**TASK OBJECTIVE**
Read the listing below and copy out each line where the word "placement" occurs.

**INPUT RECORDS**
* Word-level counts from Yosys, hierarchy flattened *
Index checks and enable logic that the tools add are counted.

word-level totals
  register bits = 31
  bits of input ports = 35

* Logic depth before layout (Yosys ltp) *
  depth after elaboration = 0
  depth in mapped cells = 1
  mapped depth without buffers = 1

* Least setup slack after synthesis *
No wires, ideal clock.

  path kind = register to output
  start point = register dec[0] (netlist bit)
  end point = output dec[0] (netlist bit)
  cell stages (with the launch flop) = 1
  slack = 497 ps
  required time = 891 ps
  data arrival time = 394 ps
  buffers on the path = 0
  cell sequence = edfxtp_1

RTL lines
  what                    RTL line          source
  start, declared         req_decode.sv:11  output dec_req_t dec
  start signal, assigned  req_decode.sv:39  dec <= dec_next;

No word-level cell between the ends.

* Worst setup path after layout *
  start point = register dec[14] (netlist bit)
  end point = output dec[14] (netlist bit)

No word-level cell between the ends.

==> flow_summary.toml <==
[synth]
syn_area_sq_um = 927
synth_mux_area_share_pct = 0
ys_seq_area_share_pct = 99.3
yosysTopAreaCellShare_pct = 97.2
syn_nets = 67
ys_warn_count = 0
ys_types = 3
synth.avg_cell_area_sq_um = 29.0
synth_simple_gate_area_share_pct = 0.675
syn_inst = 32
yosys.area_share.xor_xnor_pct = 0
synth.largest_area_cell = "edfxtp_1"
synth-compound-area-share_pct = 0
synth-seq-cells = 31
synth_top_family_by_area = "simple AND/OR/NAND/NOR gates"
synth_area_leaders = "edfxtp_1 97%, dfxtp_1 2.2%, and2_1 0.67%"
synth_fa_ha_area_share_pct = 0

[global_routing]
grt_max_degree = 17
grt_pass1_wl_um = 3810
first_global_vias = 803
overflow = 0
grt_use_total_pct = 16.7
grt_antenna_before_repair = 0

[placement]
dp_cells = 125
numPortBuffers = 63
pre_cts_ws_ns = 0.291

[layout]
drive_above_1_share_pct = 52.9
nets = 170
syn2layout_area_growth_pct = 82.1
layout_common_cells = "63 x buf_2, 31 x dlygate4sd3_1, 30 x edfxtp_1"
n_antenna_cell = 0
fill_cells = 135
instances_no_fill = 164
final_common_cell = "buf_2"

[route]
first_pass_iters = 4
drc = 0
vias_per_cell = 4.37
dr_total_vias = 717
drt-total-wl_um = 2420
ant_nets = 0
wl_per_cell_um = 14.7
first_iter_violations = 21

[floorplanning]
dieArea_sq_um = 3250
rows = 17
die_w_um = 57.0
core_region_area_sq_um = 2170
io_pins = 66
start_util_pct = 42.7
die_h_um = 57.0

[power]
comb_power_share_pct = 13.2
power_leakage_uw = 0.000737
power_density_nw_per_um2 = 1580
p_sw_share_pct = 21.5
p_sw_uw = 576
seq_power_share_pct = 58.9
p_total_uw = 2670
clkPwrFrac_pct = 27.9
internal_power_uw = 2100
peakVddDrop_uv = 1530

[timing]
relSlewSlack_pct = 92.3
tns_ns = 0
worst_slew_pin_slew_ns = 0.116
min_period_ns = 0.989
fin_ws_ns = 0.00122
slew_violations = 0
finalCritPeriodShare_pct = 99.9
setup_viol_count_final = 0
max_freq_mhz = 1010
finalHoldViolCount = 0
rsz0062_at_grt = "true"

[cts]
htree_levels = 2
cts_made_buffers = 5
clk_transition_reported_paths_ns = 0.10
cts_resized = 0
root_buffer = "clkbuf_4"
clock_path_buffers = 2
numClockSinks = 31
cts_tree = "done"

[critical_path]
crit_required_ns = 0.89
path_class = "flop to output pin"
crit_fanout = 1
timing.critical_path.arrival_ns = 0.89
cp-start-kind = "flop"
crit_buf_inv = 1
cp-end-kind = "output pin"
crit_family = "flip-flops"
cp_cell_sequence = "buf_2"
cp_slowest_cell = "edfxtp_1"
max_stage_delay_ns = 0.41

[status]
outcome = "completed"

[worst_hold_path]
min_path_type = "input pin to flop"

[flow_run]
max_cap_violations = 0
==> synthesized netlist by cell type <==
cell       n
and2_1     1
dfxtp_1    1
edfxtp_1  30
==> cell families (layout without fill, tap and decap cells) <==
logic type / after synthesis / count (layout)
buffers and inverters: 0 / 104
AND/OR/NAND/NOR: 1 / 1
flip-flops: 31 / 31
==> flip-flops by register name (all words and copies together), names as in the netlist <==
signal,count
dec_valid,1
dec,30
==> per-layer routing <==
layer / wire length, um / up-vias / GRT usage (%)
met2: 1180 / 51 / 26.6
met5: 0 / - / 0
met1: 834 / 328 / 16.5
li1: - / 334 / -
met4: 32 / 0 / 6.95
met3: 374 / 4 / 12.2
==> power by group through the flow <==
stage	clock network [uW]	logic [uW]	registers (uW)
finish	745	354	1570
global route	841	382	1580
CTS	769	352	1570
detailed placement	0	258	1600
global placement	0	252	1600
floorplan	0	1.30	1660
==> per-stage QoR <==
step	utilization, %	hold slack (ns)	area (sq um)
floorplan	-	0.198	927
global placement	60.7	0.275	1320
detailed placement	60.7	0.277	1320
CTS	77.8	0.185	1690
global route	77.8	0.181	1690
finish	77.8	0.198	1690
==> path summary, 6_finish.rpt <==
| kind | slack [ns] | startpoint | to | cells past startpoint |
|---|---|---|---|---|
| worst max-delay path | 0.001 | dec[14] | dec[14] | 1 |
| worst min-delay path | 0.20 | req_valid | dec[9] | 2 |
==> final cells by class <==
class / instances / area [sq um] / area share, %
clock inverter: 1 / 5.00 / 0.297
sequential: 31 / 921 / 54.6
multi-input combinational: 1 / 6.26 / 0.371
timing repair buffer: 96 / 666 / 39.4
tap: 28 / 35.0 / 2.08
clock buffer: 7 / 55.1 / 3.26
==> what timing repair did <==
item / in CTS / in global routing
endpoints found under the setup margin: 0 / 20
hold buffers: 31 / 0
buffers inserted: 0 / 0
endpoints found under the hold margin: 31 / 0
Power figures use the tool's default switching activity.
[src/hw/victim_cache.sv]
/*
 * fully associative victim store
 * parallel key compare with lowest slot priority
 * swap in place on a victim hit, FIFO insertion by wrapping counter
 */
module victim_cache import cache_pkg::*; #(
    parameter int VICTIM_ENTRIES = 4
) (
    input  logic      clk,
    input  logic      rstn,

    // lookup
    input  line_key_t lookup_key,
    output logic      hit,
    output line_t     hit_line,

    // swap with the line leaving the main array
    input  logic      swap,
    input  logic      swap_valid,
    input  line_key_t swap_key,
    input  line_t     swap_line,

    // insertion of an evicted line
    input  logic      insert,
    input  line_key_t ins_key,
    input  line_t     ins_line
);

    localparam int PTR_W = (VICTIM_ENTRIES > 1) ? $clog2(VICTIM_ENTRIES) : 1;

    logic [VICTIM_ENTRIES-1:0] slot_valid;
    line_key_t                 slot_key  [VICTIM_ENTRIES];
    line_t                     slot_line [VICTIM_ENTRIES];

    logic [VICTIM_ENTRIES-1:0] match;
    logic [PTR_W-1:0]          hit_idx;
    logic [PTR_W-1:0]          ins_ptr;

    always_comb begin
        for (int i = 0; i < VICTIM_ENTRIES; i++) begin
            match[i] = slot_valid[i] && (slot_key[i] == lookup_key);
        end
    end

    // walk downwards so the lowest matching slot is left in hit_idx
    always_comb begin
        hit_idx = '0;
        for (int i = VICTIM_ENTRIES - 1; i >= 0; i--) begin
            if (match[i]) begin
                hit_idx = PTR_W'(i);
            end
        end
    end

    assign hit      = |match;
    assign hit_line = slot_line[hit_idx];

    // control state, counter stays still on a swap
    always_ff @(posedge clk) begin
        if (!rstn) begin
            slot_valid <= '0;
            ins_ptr    <= '0;
        end else begin
            if (swap) begin
                slot_valid[hit_idx] <= swap_valid;
            end
            if (insert) begin
                slot_valid[ins_ptr] <= 1'b1;
                if (ins_ptr == PTR_W'(VICTIM_ENTRIES - 1)) begin
                    ins_ptr <= '0;
                end else begin
                    ins_ptr <= ins_ptr + 1'b1;
                end
            end
        end
    end

    always_ff @(posedge clk) begin
        if (swap) begin
            slot_key[hit_idx]  <= swap_key;
            slot_line[hit_idx] <= swap_line;
        end
        if (insert) begin
            slot_key[ins_ptr]  <= ins_key;
            slot_line[ins_ptr] <= ins_line;
        end
    end

endmodule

**REPLY**
[placement]
detailed placement	0	258	1600
global placement	0	252	1600
global placement	60.7	0.275	1320
detailed placement	60.7	0.277	1320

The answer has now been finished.